Publications

Scaling Up Semi-Supervised Learning: an Efficient and Effective LLGC Variant
Bernhard Pfahringer, Claire Leschi, and Peter Reutemann. Scaling Up Semi-Supervised Learning: an Efficient and Effective LLGC Variant. In Zhi-Hua Zhou, Hang Li, Qiang Ynag Publisher, editors, The 11th Pacific-Asia Conference on Knowledge Discovery and Data Mining (PAKDD 2007) [paper]
Domains like text classification can easily supply large amounts of unlabeled data, but labeling itself is expensive. Semi-supervised learning tries to exploit this abundance of unlabeled training data to improve classification. Unfortunately most of the theoretically well-founded algorithms that have been described in recent years are cubic or worse in the total number of both labeled and unlabeled training examples. In this paper we apply modifications to the standard LLGC algorithm to improve efficiency to a point where we can handle datasets with hundreds of thousands of training data. The modifications are priming of the unlabeled data, and most importantly, sparsification of the similarity matrix. We report promising results on large text classification problems.
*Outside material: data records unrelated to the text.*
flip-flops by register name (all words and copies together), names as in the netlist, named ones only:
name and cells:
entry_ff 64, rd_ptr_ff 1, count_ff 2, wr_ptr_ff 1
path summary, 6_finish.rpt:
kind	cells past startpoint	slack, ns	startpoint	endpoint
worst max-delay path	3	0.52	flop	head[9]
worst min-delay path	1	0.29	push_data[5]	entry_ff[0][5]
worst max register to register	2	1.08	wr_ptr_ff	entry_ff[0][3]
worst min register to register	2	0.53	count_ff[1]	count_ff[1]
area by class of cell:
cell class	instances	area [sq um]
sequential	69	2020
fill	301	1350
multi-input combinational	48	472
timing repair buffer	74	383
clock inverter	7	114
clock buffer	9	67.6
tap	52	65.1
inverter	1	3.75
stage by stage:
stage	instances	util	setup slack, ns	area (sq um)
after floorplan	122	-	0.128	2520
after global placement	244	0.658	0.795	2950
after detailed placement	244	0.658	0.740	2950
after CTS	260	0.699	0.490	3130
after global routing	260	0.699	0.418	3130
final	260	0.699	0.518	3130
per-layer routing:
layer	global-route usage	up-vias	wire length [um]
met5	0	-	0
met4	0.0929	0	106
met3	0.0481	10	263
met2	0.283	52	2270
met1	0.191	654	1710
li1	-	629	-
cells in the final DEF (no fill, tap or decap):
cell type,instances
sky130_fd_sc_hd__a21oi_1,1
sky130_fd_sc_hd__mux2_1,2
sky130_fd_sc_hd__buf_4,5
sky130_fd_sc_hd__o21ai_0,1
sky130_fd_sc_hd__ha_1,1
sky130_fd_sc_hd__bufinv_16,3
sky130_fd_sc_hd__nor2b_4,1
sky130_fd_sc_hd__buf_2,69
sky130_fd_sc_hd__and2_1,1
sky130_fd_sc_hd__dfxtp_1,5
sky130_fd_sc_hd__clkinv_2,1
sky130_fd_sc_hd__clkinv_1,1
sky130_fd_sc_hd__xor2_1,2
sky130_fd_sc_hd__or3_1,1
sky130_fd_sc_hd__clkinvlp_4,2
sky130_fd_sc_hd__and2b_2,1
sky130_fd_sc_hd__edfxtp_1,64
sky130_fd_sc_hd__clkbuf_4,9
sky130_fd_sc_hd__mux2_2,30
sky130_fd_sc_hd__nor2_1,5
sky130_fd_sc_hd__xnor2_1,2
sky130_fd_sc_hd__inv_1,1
File: config.mk
export PLATFORM = sky130hd
export DESIGN_NAME = plcs_mul
export DESIGN_NICKNAME = d
export VERILOG_FILES = /design/src/rtl/plcs_pkg.sv /design/src/rtl/plcs_mul.sv
export SDC_FILE = /design/constraint.sdc
export NUM_CORES = 2
export LEC_CHECK = 0
export BUFFER_PORTS_ARGS = -buffer_cell sky130_fd_sc_hd__buf_2
export CORE_MARGIN = 4
export CORE_UTILIZATION = 50
export DETAILED_ROUTE_END_ITERATION = 10
export GPL_TIMING_DRIVEN = 0
export PLACE_DENSITY = 0.69
export SETUP_SLACK_MARGIN = 0.5
export SYNTH_ARGS = -nofsm -noshare
export SYNTH_HDL_FRONTEND = slang
export SYNTH_SLANG_ARGS = --single-unit
File: constraint.sdc
create_clock -name clock -period 40.1 [get_ports clock]
set_input_delay 6.015 -clock clock [delete_from_list [all_inputs] [get_ports clock]]
set_output_delay 6.015 -clock clock [all_outputs]
set_load 0.01 [all_outputs]
File: src/rtl/plcs_pkg.sv
package plcs_pkg;

   // field widths of the channels
   localparam int POS_W      = 32;
   localparam int QUAT_W     = 16;
   localparam int POSE_IDX_W = 10;
   localparam int WORD_IDX_W = 5;
   localparam int MATCH_W    = 32;

   // configuration port
   localparam int CSR_IDX_W  = 3;
   localparam int CSR_DATA_W = 32;
   localparam int COUNT_CFG_W = 11;
   localparam int DIST_W     = 31;
   localparam int COS_W      = 16;

   localparam logic [CSR_IDX_W-1:0] REG_RECORD_SIZE    = 3'd0;
   localparam logic [CSR_IDX_W-1:0] REG_MIN_GAP        = 3'd1;
   localparam logic [CSR_IDX_W-1:0] REG_RADIUS         = 3'd2;
   localparam logic [CSR_IDX_W-1:0] REG_USE_ANGLE      = 3'd3;
   localparam logic [CSR_IDX_W-1:0] REG_COS_HALF_ANGLE = 3'd4;

   localparam logic [COUNT_CFG_W-1:0] RECORD_SIZE_RESET = 11'd1024;
   localparam logic [COUNT_CFG_W-1:0] MIN_GAP_RESET     = 11'd1;
   localparam logic [COS_W-1:0]       COS_RESET         = 16'd32768;

   // one stored pose
   typedef struct packed {
      logic signed [POS_W-1:0]  x;
      logic signed [POS_W-1:0]  y;
      logic signed [POS_W-1:0]  z;
      logic signed [QUAT_W-1:0] qw;
      logic signed [QUAT_W-1:0] qx;
      logic signed [QUAT_W-1:0] qy;
      logic signed [QUAT_W-1:0] qz;
   } pose_type;

   // operand selection of the shared multiplier
   typedef logic [3:0] mul_sel_type;

   localparam mul_sel_type MUL_IDLE = 4'd0;
   localparam mul_sel_type MUL_LIM  = 4'd1;
   localparam mul_sel_type MUL_X    = 4'd2;
   localparam mul_sel_type MUL_Y    = 4'd3;
   localparam mul_sel_type MUL_Z    = 4'd4;
   localparam mul_sel_type MUL_QW   = 4'd5;
   localparam mul_sel_type MUL_QX   = 4'd6;
   localparam mul_sel_type MUL_QY   = 4'd7;
   localparam mul_sel_type MUL_QZ   = 4'd8;

   typedef struct packed {
      logic signed [63:0] prod;
      logic               far;
   } mul_res_type;

endpackage

File: src/rtl/plcs_mul.sv
module plcs_mul
   import plcs_pkg::*;
(
   input  logic             clock,
   input  mul_sel_type      sel,
   input  pose_type         cur,
   input  pose_type         rd,
   input  logic [DIST_W-1:0] radius,
   output mul_res_type      res
);

   logic signed [POS_W-1:0] cur_axis;
   logic signed [POS_W-1:0] rd_axis;
   logic signed [POS_W:0]   diff;
   logic [POS_W:0]          diff_mag;
   logic signed [31:0]      op_a;
   logic signed [31:0]      op_b;
   logic                    far_in;
   logic signed [63:0]      prod_ff;
   logic                    far_ff;

   // pick the axis for a distance step
   always_comb begin
      unique case (sel)
         MUL_Y: begin
            cur_axis = cur.y;
            rd_axis  = rd.y;
         end
         MUL_Z: begin
            cur_axis = cur.z;
            rd_axis  = rd.z;
         end
         default: begin
            cur_axis = cur.x;
            rd_axis  = rd.x;
         end
      endcase
   end

   // difference and its magnitude; a magnitude of 2^31 or more can never match
   assign diff     = {cur_axis[POS_W-1], cur_axis} - {rd_axis[POS_W-1], rd_axis};
   assign diff_mag = diff[POS_W] ? (-diff) : diff;

   // select operands
   always_comb begin
      op_a   = '0;
      op_b   = '0;
      far_in = 1'b0;
      unique case (sel)
         MUL_LIM: begin
            op_a = {1'b0, radius};
            op_b = {1'b0, radius};
         end
         MUL_X, MUL_Y, MUL_Z: begin
            op_a   = {1'b0, diff_mag[POS_W-2:0]};
            op_b   = {1'b0, diff_mag[POS_W-2:0]};
            far_in = diff_mag[POS_W] | diff_mag[POS_W-1];
         end
         MUL_QW: begin
            op_a = {{16{cur.qw[QUAT_W-1]}}, cur.qw};
            op_b = {{16{rd.qw[QUAT_W-1]}}, rd.qw};
         end
         MUL_QX: begin
            op_a = {{16{cur.qx[QUAT_W-1]}}, cur.qx};
            op_b = {{16{rd.qx[QUAT_W-1]}}, rd.qx};
         end
         MUL_QY: begin
            op_a = {{16{cur.qy[QUAT_W-1]}}, cur.qy};
            op_b = {{16{rd.qy[QUAT_W-1]}}, rd.qy};
         end
         MUL_QZ: begin
            op_a = {{16{cur.qz[QUAT_W-1]}}, cur.qz};
            op_b = {{16{rd.qz[QUAT_W-1]}}, rd.qz};
         end
         default: begin
            op_a   = '0;
            op_b   = '0;
            far_in = 1'b0;
         end
      endcase
   end

   // register the product
   always_ff @(posedge clock) begin
      prod_ff <= op_a * op_b;
      far_ff  <= far_in;
   end

   assign res.prod = prod_ff;
   assign res.far  = far_ff;

endmodule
A Semi-Supervised Spam Mail Detector
Bernhard Pfahringer. A Semi-Supervised Spam Mail Detector. In Steffen Bickel, editor, Proceedings of the ECML/PKDD 2006 Discovery Challenge Workshop, pages 48-53. Humboldt University Berlin, 2006. [paper]
This document describes a novel semi-supervised approach to spam classification, which was successful at the ECML/PKDD2006 spam classification challenge. A local learning method based on lazy projections was successfully combined with a variant of a standard semi-supervised learning algorithm.

Using Weighted Nearest Neighbor to Benefit from Unlabeled Data
Kurt Driessens, Peter Reutemann, Bernhard Pfahringer, and Claire Leschi. Using Weighted Nearest Neighbor to Benefit from Unlabeled Data. In Wee Keong Ng, Masaru Kitsuregawa, Jianzhong Li, and Kuiyu Chang, editors, Advances in Knowledge Discovery and Data Mining, 10th Pacific-Asia Conference, PAKDD 2006, volume 3918 of LNCS, pages 60-69, 2006. [paper]
The development of data-mining applications such as textclassification and molecular profiling has shown the need for machine learning algorithms that can benefit from both labeled and unlabeled data, where often the unlabeled examples greatly outnumber the labeled examples. In this paper we present a two-stage classifier that improves its predictive accuracy by making use of the available unlabeled data. It uses a weighted nearest neighbor classification algorithm using the combined example-sets as a knowledge base. The examples from the unlabeled set are pre-labeled by an initial classifier that is build using the limited available training data. By choosing appropriate weights for this pre-labeled data, the nearest neighbor classifier consistently improves on the original classifier.

A novel two stage scheme utilizing the test set for model selection in text classification
Bernhard Pfahringer, Peter Reutemann, and Mike Mayo. A novel two stage scheme utilizing the test set for model selection in text classification. In Ranadhir Ghosh, Brijesh Verma, and Xue Li, editors, Proc Workshop on Learning Algorithms for Pattern Recognition, Eighteenth Australian Joint Conference on Artificial Intelligence (AI'05), pages 60-65, Sydney, Australia, 2005. University of Technology. [paper]
Text classification is a natural application domain for semi-supervised learning, as labeling documents is expensive, but on the other hand usually an abundance of unlabeled documents is available. We describe a novel simple two-stage scheme based on dagging which allows for utilizing the test set in model selection. The dagging ensemble can also be used by itself instead of the original classifier. We evaluate the performance of a meta classifier choosing between various base learners and their respective dagging ensembles. The selection process seems to perform robustly especially for small percentages of available labels for training.